[Listed records Boundary: Start]

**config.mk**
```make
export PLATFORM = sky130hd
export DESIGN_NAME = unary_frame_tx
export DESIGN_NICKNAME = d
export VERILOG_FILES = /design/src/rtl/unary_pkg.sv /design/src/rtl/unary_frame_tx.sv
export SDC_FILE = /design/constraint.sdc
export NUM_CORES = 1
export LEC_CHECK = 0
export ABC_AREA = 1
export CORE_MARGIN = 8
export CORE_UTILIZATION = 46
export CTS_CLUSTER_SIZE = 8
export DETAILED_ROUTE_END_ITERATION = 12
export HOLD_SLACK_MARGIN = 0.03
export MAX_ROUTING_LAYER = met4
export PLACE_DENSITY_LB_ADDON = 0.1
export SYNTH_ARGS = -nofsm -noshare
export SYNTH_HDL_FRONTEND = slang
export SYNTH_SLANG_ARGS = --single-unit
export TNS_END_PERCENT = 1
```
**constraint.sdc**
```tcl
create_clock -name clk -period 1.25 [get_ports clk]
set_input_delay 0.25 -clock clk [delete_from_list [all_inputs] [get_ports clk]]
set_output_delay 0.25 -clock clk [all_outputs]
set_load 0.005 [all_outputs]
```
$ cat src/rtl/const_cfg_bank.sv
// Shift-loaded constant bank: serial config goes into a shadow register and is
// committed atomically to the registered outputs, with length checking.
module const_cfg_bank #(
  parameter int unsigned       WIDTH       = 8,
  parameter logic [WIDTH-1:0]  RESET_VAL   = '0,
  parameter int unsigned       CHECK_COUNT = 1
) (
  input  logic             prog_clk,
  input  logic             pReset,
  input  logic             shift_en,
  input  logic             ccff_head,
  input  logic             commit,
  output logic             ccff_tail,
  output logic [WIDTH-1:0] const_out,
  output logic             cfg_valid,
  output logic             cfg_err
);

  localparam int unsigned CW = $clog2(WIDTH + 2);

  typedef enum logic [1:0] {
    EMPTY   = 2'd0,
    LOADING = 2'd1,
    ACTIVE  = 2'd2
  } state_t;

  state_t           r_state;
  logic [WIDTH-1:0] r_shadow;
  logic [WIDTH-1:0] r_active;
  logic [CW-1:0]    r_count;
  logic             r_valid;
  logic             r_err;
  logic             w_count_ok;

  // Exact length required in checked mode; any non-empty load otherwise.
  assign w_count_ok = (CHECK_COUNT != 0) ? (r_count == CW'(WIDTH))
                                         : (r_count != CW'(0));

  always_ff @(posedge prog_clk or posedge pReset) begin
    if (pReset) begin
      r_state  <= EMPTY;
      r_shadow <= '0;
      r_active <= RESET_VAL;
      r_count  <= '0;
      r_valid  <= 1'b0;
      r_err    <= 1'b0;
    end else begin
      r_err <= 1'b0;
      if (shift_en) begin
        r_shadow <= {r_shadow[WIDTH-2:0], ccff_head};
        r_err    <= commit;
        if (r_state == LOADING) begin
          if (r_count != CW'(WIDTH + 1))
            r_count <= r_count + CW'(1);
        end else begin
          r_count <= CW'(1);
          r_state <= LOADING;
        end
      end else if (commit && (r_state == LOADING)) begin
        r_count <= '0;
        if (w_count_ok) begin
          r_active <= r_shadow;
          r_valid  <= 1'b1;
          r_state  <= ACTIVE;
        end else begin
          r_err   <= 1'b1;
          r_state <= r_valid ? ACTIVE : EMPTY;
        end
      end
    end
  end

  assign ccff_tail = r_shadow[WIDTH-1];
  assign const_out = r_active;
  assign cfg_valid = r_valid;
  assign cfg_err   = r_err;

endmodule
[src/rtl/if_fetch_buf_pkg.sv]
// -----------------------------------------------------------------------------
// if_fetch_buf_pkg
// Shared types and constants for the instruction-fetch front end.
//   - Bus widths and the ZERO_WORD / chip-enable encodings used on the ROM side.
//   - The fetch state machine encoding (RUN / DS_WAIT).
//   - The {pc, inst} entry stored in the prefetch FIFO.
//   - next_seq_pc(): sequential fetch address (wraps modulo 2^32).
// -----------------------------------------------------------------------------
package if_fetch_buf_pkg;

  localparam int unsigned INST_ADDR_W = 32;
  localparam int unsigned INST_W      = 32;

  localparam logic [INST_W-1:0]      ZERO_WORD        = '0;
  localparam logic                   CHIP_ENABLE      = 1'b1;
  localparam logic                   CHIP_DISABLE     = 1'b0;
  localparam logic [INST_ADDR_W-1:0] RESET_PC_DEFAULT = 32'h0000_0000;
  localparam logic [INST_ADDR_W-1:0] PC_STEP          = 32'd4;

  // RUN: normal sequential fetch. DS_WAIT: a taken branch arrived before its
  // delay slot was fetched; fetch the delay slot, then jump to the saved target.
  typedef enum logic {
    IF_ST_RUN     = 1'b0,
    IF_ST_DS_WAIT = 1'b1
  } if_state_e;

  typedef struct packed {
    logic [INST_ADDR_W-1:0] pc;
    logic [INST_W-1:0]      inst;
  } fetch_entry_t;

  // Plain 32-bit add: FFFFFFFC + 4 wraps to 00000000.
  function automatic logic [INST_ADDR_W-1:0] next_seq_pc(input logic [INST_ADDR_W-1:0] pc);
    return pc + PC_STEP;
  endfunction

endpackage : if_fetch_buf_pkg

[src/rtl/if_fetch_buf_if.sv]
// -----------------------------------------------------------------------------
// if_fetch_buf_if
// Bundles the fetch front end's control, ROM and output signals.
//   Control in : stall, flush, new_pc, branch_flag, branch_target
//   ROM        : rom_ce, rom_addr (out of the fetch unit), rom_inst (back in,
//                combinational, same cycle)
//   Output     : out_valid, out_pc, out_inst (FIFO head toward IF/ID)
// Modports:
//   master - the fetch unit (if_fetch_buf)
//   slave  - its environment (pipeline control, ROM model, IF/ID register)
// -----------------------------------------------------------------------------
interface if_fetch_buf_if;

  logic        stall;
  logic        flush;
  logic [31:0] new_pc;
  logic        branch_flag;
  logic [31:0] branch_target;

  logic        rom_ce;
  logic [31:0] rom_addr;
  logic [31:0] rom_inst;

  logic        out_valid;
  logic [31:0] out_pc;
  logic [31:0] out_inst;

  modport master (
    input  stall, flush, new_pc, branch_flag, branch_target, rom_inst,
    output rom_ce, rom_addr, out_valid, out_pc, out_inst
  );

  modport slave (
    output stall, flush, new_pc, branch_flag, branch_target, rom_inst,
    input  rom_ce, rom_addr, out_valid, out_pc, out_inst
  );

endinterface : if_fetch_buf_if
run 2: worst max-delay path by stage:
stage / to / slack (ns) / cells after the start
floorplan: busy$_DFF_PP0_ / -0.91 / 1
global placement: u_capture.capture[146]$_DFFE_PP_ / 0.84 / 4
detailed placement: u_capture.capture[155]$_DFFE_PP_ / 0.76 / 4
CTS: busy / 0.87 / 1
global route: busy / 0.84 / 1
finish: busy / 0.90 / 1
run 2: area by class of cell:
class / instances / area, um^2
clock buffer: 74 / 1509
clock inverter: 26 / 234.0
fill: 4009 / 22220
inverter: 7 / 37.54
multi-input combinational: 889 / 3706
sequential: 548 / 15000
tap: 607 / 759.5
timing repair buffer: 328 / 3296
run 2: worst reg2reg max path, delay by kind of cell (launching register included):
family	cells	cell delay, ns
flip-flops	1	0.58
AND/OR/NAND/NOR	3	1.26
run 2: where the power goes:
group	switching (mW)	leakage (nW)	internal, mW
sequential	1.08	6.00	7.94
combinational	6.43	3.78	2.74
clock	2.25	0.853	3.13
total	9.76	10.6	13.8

[Listed records Boundary: End]
[Listed records Boundary: Start]

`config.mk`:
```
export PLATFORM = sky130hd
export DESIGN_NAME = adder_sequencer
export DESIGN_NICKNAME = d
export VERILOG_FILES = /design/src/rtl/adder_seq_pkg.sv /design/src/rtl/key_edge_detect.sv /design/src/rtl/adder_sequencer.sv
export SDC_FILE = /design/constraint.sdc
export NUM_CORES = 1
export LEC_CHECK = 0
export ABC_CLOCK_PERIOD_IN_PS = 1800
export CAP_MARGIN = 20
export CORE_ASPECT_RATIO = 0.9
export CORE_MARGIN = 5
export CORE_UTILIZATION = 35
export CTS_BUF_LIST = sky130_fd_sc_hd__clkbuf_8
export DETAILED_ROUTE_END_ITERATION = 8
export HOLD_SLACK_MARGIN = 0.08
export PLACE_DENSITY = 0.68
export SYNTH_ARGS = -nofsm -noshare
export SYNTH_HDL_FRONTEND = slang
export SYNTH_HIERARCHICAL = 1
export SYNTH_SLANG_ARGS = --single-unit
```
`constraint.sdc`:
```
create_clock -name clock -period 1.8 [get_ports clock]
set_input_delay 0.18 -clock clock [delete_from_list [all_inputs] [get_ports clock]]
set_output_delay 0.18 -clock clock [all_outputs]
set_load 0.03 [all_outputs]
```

[Listed records Boundary: End]

— Your instructions —
Look above for the line containing "floorplan: busy$_DFF_PP0_ / -0.91 / 1" and the line containing "run 2: area". Transcribe both, with the lines between them, exactly.

— Answer area —
floorplan: busy$_DFF_PP0_ / -0.91 / 1
global placement: u_capture.capture[146]$_DFFE_PP_ / 0.84 / 4
detailed placement: u_capture.capture[155]$_DFFE_PP_ / 0.76 / 4
CTS: busy / 0.87 / 1
global route: busy / 0.84 / 1
finish: busy / 0.90 / 1
run 2: area by class of cell:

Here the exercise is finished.